More ideally, the interview process would have found that OP was a better fit for the company and that the rewrite-everything guy was producing abnormal interview reviews and should be demoted.
You're absolutely right. Unfortunately the broken-ness of the interview process is not limited to the interview itself.
I've interviewed around 40-50 folks for $role at $wildly_successful_megacorp.
My qualifications: zero training, zero oversight.
I'm getting a lot better and more consistent. But I have still left a lot of interviews thinking how poorly I have done, and needing to reflect on how things could have gone differently.
It's very easy to think of interviewing folks as a chore or merely a favor to $other_manager. For something so vital to the long term health of the company, it's really appalling how little effort is put into it.
I think it's because anyone qualified to interview is probably qualified to do valuable work.
And so companies turn that around and say "Let's take our best and brightest, and have them interview candidates! Then we'll select the best candidates!"
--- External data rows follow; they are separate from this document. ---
`src/rtl/decode_stage.sv`:
```
// -----------------------------------------------------------------------------
// decode_stage
//
// RV32I instruction decode stage sitting between fetch and execute.
//
// Each accepted instruction is split into its opcode, register and funct
// fields and its sign-extended immediate, and is checked against the RV32I
// subset handled here. The decoded result is stored, together with the fetch
// PC, in a 2-entry skid buffer. Fetch and execute can therefore stall
// independently, and in_ready never depends combinationally on out_ready.
//
// Ports
//   clk        in   1               rising-edge clock
//   rst        in   1               synchronous active-high reset; empties the
//                                   buffer and zeroes all data outputs
//   flush      in   1               empties the buffer and drops any accept in
//                                   the same cycle (branch redirect)
//   in_valid   in   1               fetch presents inst/in_pc
//   in_ready   out  1               buffer has a free entry
//   inst       in   INST_WIDTH      raw instruction
//   in_pc      in   PC_WIDTH        PC of inst
//   out_valid  out  1               head entry is valid
//   out_ready  in   1               execute consumes the head entry
//   op         out  7               inst[6:0]
//   rd         out  REG_ADDR_WIDTH  inst[11:7]
//   rs1        out  REG_ADDR_WIDTH  inst[19:15]
//   rs2        out  REG_ADDR_WIDTH  inst[24:20]
//   funct3     out  3               inst[14:12]
//   funct7     out  7               inst[31:25]
//   imm        out  XLEN            sign-extended immediate (0 if illegal)
//   out_pc     out  PC_WIDTH        PC of the head instruction
//   illegal    out  1               head instruction is not legal RV32I
// -----------------------------------------------------------------------------
module decode_stage #(
    parameter int XLEN           = 32,
    parameter int INST_WIDTH     = 32,
    parameter int REG_ADDR_WIDTH = 5,
    parameter int PC_WIDTH       = 32
) (
    input  logic                      clk,
    input  logic                      rst,
    input  logic                      flush,
    input  logic                      in_valid,
    output logic                      in_ready,
    input  logic [INST_WIDTH-1:0]     inst,
    input  logic [PC_WIDTH-1:0]       in_pc,
    output logic                      out_valid,
    input  logic                      out_ready,
    output logic [6:0]                op,
    output logic [REG_ADDR_WIDTH-1:0] rd,
    output logic [REG_ADDR_WIDTH-1:0] rs1,
    output logic [REG_ADDR_WIDTH-1:0] rs2,
    output logic [2:0]                funct3,
    output logic [6:0]                funct7,
    output logic [XLEN-1:0]           imm,
    output logic [PC_WIDTH-1:0]       out_pc,
    output logic                      illegal
);

    localparam logic [6:0] OP_LUI         = 7'b0110111;
    localparam logic [6:0] OP_AUIPC       = 7'b0010111;
    localparam logic [6:0] OP_JAL         = 7'b1101111;
    localparam logic [6:0] OP_JALR        = 7'b1100111;
    localparam logic [6:0] OP_LOAD        = 7'b0000011;
    localparam logic [6:0] OP_STORE       = 7'b0100011;
    localparam logic [6:0] OP_BRANCH      = 7'b1100011;
    localparam logic [6:0] OP_INTEGER_IMM = 7'b0010011;
    localparam logic [6:0] OP_INTEGER     = 7'b0110011;

    localparam logic [6:0] F7_BASE = 7'b0000000;
    localparam logic [6:0] F7_ALT  = 7'b0100000;

    // One buffer entry: everything execute needs, decoded once at accept time.
    typedef struct packed {
        logic [6:0]                op;
        logic [REG_ADDR_WIDTH-1:0] rd;
        logic [REG_ADDR_WIDTH-1:0] rs1;
        logic [REG_ADDR_WIDTH-1:0] rs2;
        logic [2:0]                funct3;
        logic [6:0]                funct7;
        logic [XLEN-1:0]           imm;
        logic [PC_WIDTH-1:0]       pc;
        logic                      ill;
    } entry_t;

    // Widen a 32-bit signed immediate to XLEN, replicating the sign bit.
    function automatic logic [XLEN-1:0] sext32(input logic signed [31:0] v);
        logic signed [XLEN-1:0] w;
        w = v;
        return w;
    endfunction

    // Legality check for the supported RV32I subset.
    function automatic logic is_illegal(input logic [6:0] opc,
                                        input logic [2:0] f3,
                                        input logic [6:0] f7);
        logic bad;
        bad = 1'b0;
        case (opc)
            OP_LUI, OP_AUIPC, OP_JAL: bad = 1'b0;
            OP_JALR:   bad = (f3 != 3'b000);
            OP_LOAD:   bad = (f3 == 3'b011) || (f3 == 3'b110) || (f3 == 3'b111);
            OP_STORE:  bad = (f3 >= 3'b011);
            OP_BRANCH: bad = (f3 == 3'b010) || (f3 == 3'b011);
            OP_INTEGER_IMM: begin
                // Only the shifts carry a funct7; SLLI has no arithmetic form.
                if (f3 == 3'b001)
                    bad = (f7 != F7_BASE);
                else if (f3 == 3'b101)
                    bad = (f7 != F7_BASE) && (f7 != F7_ALT);
                else
                    bad = 1'b0;
            end
            OP_INTEGER: begin
                // The alternate funct7 exists only for SUB and SRA.
                if (f7 == F7_BASE)
                    bad = 1'b0;
                else if (f7 == F7_ALT)
                    bad = (f3 != 3'b000) && (f3 != 3'b101);
                else
                    bad = 1'b1;
            end
            default: bad = 1'b1;
        endcase
        return bad;
    endfunction

    // Immediate selection by format; INTEGER has no immediate.
    function automatic logic [XLEN-1:0] sel_imm(input logic [31:0] i);
        logic [31:0] v;
        case (i[6:0])
            OP_LUI, OP_AUIPC:
                v = {i[31:12], 12'b0};
            OP_JAL:
                v = {{11{i[31]}}, i[31], i[19:12], i[20], i[30:21], 1'b0};
            OP_JALR, OP_LOAD, OP_INTEGER_IMM:
                v = {{20{i[31]}}, i[31:20]};
            OP_BRANCH:
                v = {{19{i[31]}}, i[31], i[7], i[30:25], i[11:8], 1'b0};
            OP_STORE:
                v = {{20{i[31]}}, i[31:25], i[11:7]};
            default:
                v = 32'b0;
        endcase
        return sext32(v);
    endfunction

    function automatic entry_t decode(input logic [INST_WIDTH-1:0] i,
                                      input logic [PC_WIDTH-1:0]   pc);
        entry_t e;
        logic [31:0] w;
        w        = i[31:0];
        e.op     = w[6:0];
        e.rd     = REG_ADDR_WIDTH'(w[11:7]);
        e.rs1    = REG_ADDR_WIDTH'(w[19:15]);
        e.rs2    = REG_ADDR_WIDTH'(w[24:20]);
        e.funct3 = w[14:12];
        e.funct7 = w[31:25];
        e.pc     = pc;
        e.ill    = is_illegal(w[6:0], w[14:12], w[31:25]);
        // Illegal instructions travel downstream with a zero immediate.
        e.imm    = e.ill ? '0 : sel_imm(w);
        return e;
    endfunction

    entry_t     dec_p0;
    entry_t     head_p1;   // oldest entry; drives the outputs directly
    entry_t     tail_p1;   // second entry, only meaningful when count is 2
    logic [1:0] count_p1;
    logic       accept;
    logic       consume;

    assign dec_p0    = decode(inst, in_pc);
    assign in_ready  = (count_p1 != 2'd2);
    assign out_valid = (count_p1 != 2'd0);
    assign accept    = in_valid && in_ready && !flush;
    assign consume   = out_valid && out_ready;

    // ---- stage boundary: decoded entry -> skid buffer (registered outputs) ----
    always_ff @(posedge clk) begin
        if (rst) begin
            count_p1 <= 2'd0;
            head_p1  <= '0;
            tail_p1  <= '0;
        end else if (flush) begin
            count_p1 <= 2'd0;
        end else begin
            case ({accept, consume})
                2'b10: begin
                    if (count_p1 == 2'd0)
                        head_p1 <= dec_p0;
                    else
                        tail_p1 <= dec_p0;
                    count_p1 <= count_p1 + 2'd1;
                end
                2'b01: begin
                    // Promote the second entry; harmless when it is empty
                    // because out_valid drops with the count.
                    head_p1  <= tail_p1;
                    count_p1 <= count_p1 - 2'd1;
                end
                2'b11: begin
                    // Both can fire only with exactly one entry held, so the
                    // new instruction replaces the departing head.
                    head_p1 <= dec_p0;
                end
                default: begin
                end
            endcase
        end
    end

    assign op      = head_p1.op;
    assign rd      = head_p1.rd;
    assign rs1     = head_p1.rs1;
    assign rs2     = head_p1.rs2;
    assign funct3  = head_p1.funct3;
    assign funct7  = head_p1.funct7;
    assign imm     = head_p1.imm;
    assign out_pc  = head_p1.pc;
    assign illegal = head_p1.ill;

endmodule

```
`config.mk`:
```
export PLATFORM = sky130hd
export DESIGN_NAME = decode_stage
export DESIGN_NICKNAME = d
export VERILOG_FILES = /design/src/rtl/decode_stage.sv
export SDC_FILE = /design/constraint.sdc
export NUM_CORES = 1
export LEC_CHECK = 0
export CAP_MARGIN = 10
export CORE_AREA = 2 2 140 108
export CTS_BUF_LIST = sky130_fd_sc_hd__clkbuf_4
export CTS_CLUSTER_SIZE = 28
export DETAILED_ROUTE_END_ITERATION = 7
export DIE_AREA = 0 0 142 110
export DONT_BUFFER_PORTS = 1
export PLACE_DENSITY = 0.75
export SLEW_MARGIN = 20
export SYNTH_ARGS = -nofsm -noshare
export SYNTH_HDL_FRONTEND = slang
export SYNTH_SLANG_ARGS = --single-unit
```
`constraint.sdc`:
```
create_clock -name clk -period 2.4 [get_ports clk]
set_input_delay 0.24 -clock clk [delete_from_list [all_inputs] [get_ports clk]]
set_output_delay 0.24 -clock clk [all_outputs]
set_load 0.005 [all_outputs]
```
# Word level (Yosys, flattened, before mapping)
# Index checks and enable logic that the tools add are counted.
totals:
  regBits: 196
  out_inout_bits: 99
classes:
  n_addsub: 2
  magnitude_cmp: 1
  n_eq_ne: 23
  muxes: 10
  n_bitwise: 2
  reduce_logical: 22
ops:
  columns: ["operator", "n"]
  rows:
  - ["case mux 97 bit (3 select lines)", 1]
  - ["case mux 32 bit (5 select lines)", 1]
  - ["two-way mux 97 bit", 1]
  - ["two-way mux 32 bit", 1]
  - ["== test 7 x 6 -> 1 bit, second input constant", 4]
  - ["== test 7 bit, second input constant", 3]
  - ["== test 7 x 5 -> 1 bit, second input constant", 2]
  - ["== test 3 bit, second input constant", 3]
  - ["== test 7 x 2 -> 1 bit, second input constant", 1]
  - ["zero test 7 bit", 1]
  - ["!= test 7 x 6 -> 1 bit, second input constant", 1]
  - ["case mux 1 bit (7 select lines)", 1]
  - ["nonzero test 7 bit", 1]
  - ["== test 3 x 2 -> 1 bit, second input constant", 2]
  - ["AND reduction 3 bit", 2]
  - ["nonzero test 3 bit", 2]
  - ["OR reduction 3 bit", 2]
  - ["logical AND 1 bit", 5]
  - ["== test 2 bit, second input constant", 2]
  - ["two-way mux 1 bit", 4]
  - ["!= test 2 bit, second input constant", 2]
  - ["case mux 2 bit (2 select lines)", 1]
  - ["nonzero test 2 bit", 2]
  - ["OR reduction 2 bit", 2]
  - ["other kinds (10)", 13]

# Logic depth before layout (Yosys ltp)
logic_depth:
  ltp_word: 8
  depth_mapped: 11

# Worst setup path before layout
# No wires, ideal clock.
synth_timing:
  path_kind: "flip-flop to flip-flop"
  start: "register count_p1[1]"
  end: "register head_p1, in the netlist illegal"
  setup_ps: 117
  arrival_time_ps: 2150
  required_time_ps: 2283
  slack_ps: 132
  stages_incl_launch_ff: 11
  path_cell_list: "dfxtp_1 or2_2 nand2_1 inv_1 ha_1 buf_2 nor2_1 nor4b_1 nand2_1 clkbuf_1 a32o_1"
synth_via:
  word_cells_on_any_way: 13
  classes_between: "5 x eq/ne; 1 x mux; 7 x reduce/logical"
synth_lines:
  columns: ["item", "line_no", "text"]
  rows:
  - ["from (decl)", "169", "logic [1:0] count_p1;"]
  - ["from (signal assigned)", "194", "count_p1 <= count_p1 + 2'd1;"]
  - ["from (signal assigned)", "200", "count_p1 <= count_p1 - 2'd1;"]
  - ["nonzero test 2 bit (*)", "175", "assign out_valid = (count_p1 != 2'd0);"]
  - ["via out_valid", "47", "output logic out_valid,"]
  - ["logical AND 1 bit (*)", "177", "assign consume = out_valid && out_ready;"]
  - ["== test 2 bit or == test 2 x 1 -> 1 bit (tied branches)", "188", "case ({accept, consume})"]
  - ["!= test 2 bit (no source line) or nonzero test 3 bit (tied branches)", null, null]
  - ["AND reduction 3 bit (no source line)", null, null]
  - ["to (signal assigned)", "191", "head_p1 <= dec_p0;"]
  - ["to (signal assigned)", "199", "head_p1 <= tail_p1;"]
  - ["to (signal assigned)", "205", "head_p1 <= dec_p0;"]
  - ["to (decl)", "167", "entry_t head_p1;"]
# Mark *: on every way through the listed nets, which the timed path passes. The rest lies on a longest branch.
# A chain may end at the register's enable or synchronous reset.

# Worst setup path in the final report
layout_timing:
  start: "register count_p1[0]"
  end: "register head_p1, in the netlist imm[15]"
layout_via:
  elab_chain_len: 6
  word_cells_on_any_way: 13
  classes_between: "5 x eq/ne; 1 x mux; 7 x reduce/logical"
layout_rtl:
  columns: ["item", "line_no", "text"]
  rows:
  - ["!= test 2 bit", "174", "assign in_ready = (count_p1 != 2'd2);"]
  - ["logical AND 1 bit (2 in series)", "176", "assign accept = in_valid && in_ready && !flush;"]
  - ["== test 2 bit or == test 2 x 1 -> 1 bit (tied branches)", "188", null]
  - ["!= test 2 bit (no source line) or nonzero test 3 bit (tied branches)", null, null]
  - ["AND reduction 3 bit (no source line)", null, null]
# Several ways; a longest one is shown, not always the timed one.

==> results.txt <==
The flow ran to the end, but the final reports show violations. The final reports fail on negative hold slack. The number of setup violations in the final report came out at 0. For this configuration, the core starts out at a cell density of 0.5826. The cell count after placement came out at about 1100. The largest single stage delay on the critical path is 0.40 ns.

The H-tree generated during clock tree synthesis spans 4 levels. The worst hold slack after final layout came out at -0.3052 ns. The number of maximum-capacitance violations is 0. In the routed layout, each cell is associated on average with a via count of about 6.1.

The remaining antenna violation count after routing came out at 0. The total wirelength of the detailed-routed design is 21.47 mm. In this run the core area contains 38 standard-cell rows. The routed via count came out at 6949.

TritonCTS built the clock tree. The count of mapped cells out of synthesis is between 900 and 1000. In this run, the number of DRC markers left after iteration 0 of detailed routing was just under 700. The worst IR drop on VDD came out at 0.0004458 V. The accumulated negative setup slack is 0 ns.

The total congestion overflow is 0. The mean instance size in the synthesized netlist came out at 8.710 um2. The post-synth net total is 1023. The root buffer cell is sky130_fd_sc_hd__clkbuf_4. Setup repair after global routing left no endpoint under its margin. In this run the tightest slew margin relative to its limit is 0.5730. Clock latency on the worst-skew pair, taken at its later pin, is roughly 0.60 ns. The number of buffers and inverters on the critical path is 4. In this run the critical register-to-register path is launched from count_p1[0]. The number of top-level pins is 168. The sequential cell area fraction in the yosys report came out at 0.4737.

The startpoint type of the worst setup path is a flip-flop. In the final routed layout, each cell accounts on average for 18.77 um. The cell leakage power came out at 2.945 nW. The last element of the critical path is imm[15]. The number of cells on the critical path came out at 10. The most frequently used flop master after synthesis is sky130_fd_sc_hd__dfxtp_1. The multi-input combinational cell area came out at 4045 um2.

The maximum frequency from static timing analysis is around 460 MHz. The first-pass GRT wire length came out at 32.84 mm. The detailed-route DRC error count is 0. The largest net degree at the start of global routing came out at 169.

The library cell used most frequently in the layout, excluding fill and tap cells, is sky130_fd_sc_hd__dfxtp_1. Data on the critical path is required at its endpoint by between 2 and 3 ns. The number of cells on the worst reg-to-reg path is 10. The number of hold violations in the final report came out at 162. The slowest stage of the critical path is the sky130_fd_sc_hd__dfxtp_1 cell.

The max-slew violation count came to 0. The critical path starts at count_p1[0]. The initial antenna violation count is 0. Leaving out filler cells and counting taps, the final layout contains 1144. The HPWL after detailed placement is around 13 mm.

Yosys mapped a number of flops with a built-in enable equal to 0. The total of flip-flops plus latches after synthesis is around 200. The area overhead of the layout relative to synthesis is 11.30%. The slack of the worst reg-to-reg path is 0.21 ns. For this design, the CTS-stage hold fixing added 34 buffers. The filler cell count is ~1200. The minimum period implied by the final worst setup slack is 2.187 ns.

For the pin with the worst max-slew slack, the measured transition is 0.6384 ns. The number of nets at the end of the flow came out at 1023. Input and output buffers added on the ports amount to 0. The signal arrival time at the worst endpoint is about 2.7 ns. The area of the mapped netlist came out at 8283 um2. The critical path goes through or2_2, nand2_1, buf_4, inv_1, ha_4, buf_12, buf_12, a21oi_1, a211o_1, a21oi_1.

After floorplanning, the core was sized to cover 14220 um2. The detailed-router iteration count before antenna repair came out at 8. The number of antenna diodes came out at 0. The via count of the first global-routing pass is 6248. For this run, the number of Yosys warnings is 0.

Between clock sinks in the finished design, the worst skew comes to 0.02684 ns. The overall global routing resource usage is 0.2679. The width of the die is between 100 and 150 um.

The final estimated routing congestion in global placement is 0.8113. The ratio of total power to cell area came out at 643.7 nW/um2. The critical path is of the reg2reg type. The clock transition at the register clock pins on the worst setup and hold paths after CTS is 0.15 ns. The final critical-path share of the clock period is 0.9112. The sequential cells in the finished layout cover a total of 3924 um2. The worst hold path belongs to the class in2reg. Among cell families on the critical path, the largest total delay comes from buffers and inverters.

In this run the critical register-to-register path is captured at imm[15]. The number of buffers created by CTS is 17. In the layout the commonest cells are sky130_fd_sc_hd__dfxtp_1 (196), sky130_fd_sc_hd__nand2_1 (150), sky130_fd_sc_hd__a21oi_1 (102).

The distinct cell type count of the synthesized netlist came out at 53. Counting flops with an async set or reset pin after synthesis yields a share of 0. The worst setup path is captured at a flip-flop.

The number of buffers on the longest clock path came out at 2. The area of the die is 15620 um2. The die span in y is ~110 um.

The clock sink count came out at 196. The fraction of layout instances using a drive strength above 1 came out at 0.08817. Of all nets on the critical path, the largest fanout is 42.
timing repair:
action | 4_1_cts | 5_1_grt
gates cloned | 0 | 1
setup buffers | 0 | 3
resized for setup | 2 | 13
pin swaps | 0 | 2
endpoints found under the hold margin | 196 | 171
endpoints found under the setup margin | 56 | 125
cell type report:
cell class              instances  area share
clock buffers                  19     0.01547
multi-input cells             666      0.4388
clock inverters                13     0.01995
repair buffers                 66     0.07410
inverters                       4    0.001629
well taps                     180     0.02443
flip-flops and latches        196      0.4256
synth_stat cells, types with 4 or more instances:
master / number / share of area
sky130_fd_sc_hd__o21ai_0: 29 / 0.018
sky130_fd_sc_hd__mux2i_1: 64 / 0.077
sky130_fd_sc_hd__nor3_1: 6 / 0.0036
sky130_fd_sc_hd__a21oi_1: 102 / 0.062
sky130_fd_sc_hd__o31ai_1: 4 / 0.0036
sky130_fd_sc_hd__buf_6: 4 / 0.0054
sky130_fd_sc_hd__buf_2: 8 / 0.0048
sky130_fd_sc_hd__a22oi_1: 5 / 0.0045
sky130_fd_sc_hd__nand4_1: 8 / 0.0060
sky130_fd_sc_hd__nor2b_1: 4 / 0.0030
sky130_fd_sc_hd__nand3b_1: 13 / 0.012
sky130_fd_sc_hd__nand3_1: 12 / 0.0073
sky130_fd_sc_hd__a211o_1: 8 / 0.0085
sky130_fd_sc_hd__nand2_1: 151 / 0.068
sky130_fd_sc_hd__nand2b_1: 9 / 0.0068
sky130_fd_sc_hd__inv_1: 4 / 0.0018
sky130_fd_sc_hd__nor3b_1: 5 / 0.0045
sky130_fd_sc_hd__dfxtp_1: 196 / 0.47
sky130_fd_sc_hd__buf_1: 14 / 0.0063
sky130_fd_sc_hd__a32o_1: 7 / 0.0085
sky130_fd_sc_hd__clkbuf_1: 59 / 0.027
sky130_fd_sc_hd__nor2_1: 92 / 0.042
sky130_fd_sc_hd__a22o_1: 23 / 0.024
sky130_fd_sc_hd__a211oi_1: 84 / 0.076
report_power, final:
group	internal, mW	total [mW]	switching (mW)
combinational	0.230	0.513	0.282
clock	0.846	1.97	1.13
sequential	3.36	3.45	0.0866
registers in the layout, summed over array words and instances, names as in the netlist:
| register | count |
|---|---|
| count_p1 | 2 |
| funct3 | 3 |
| funct7 | 7 |
| illegal | 1 |
| imm | 32 |
| op | 7 |
| out_pc | 32 |
| rd | 5 |
| rs1 | 5 |
| rs2 | 5 |
| tail_p1 | 97 |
But it's the same research / teaching faculty problem, where one skillset does not imply the other.
There is no such thing as a 'toxic person'. There are people who do not fit in a team, there are people who don't fit a companies goals, there are people you can't stand.
The most difficult lesson I've learned is even the worst person in the world has their uses and I only hurt myself by not admitting that.
If I can't stand a team I move on as quickly and professionally as possible because life is too short to fight pointless battles.
Sounds like the interview process worked for you. You found out that you don't want to work with him and didn't.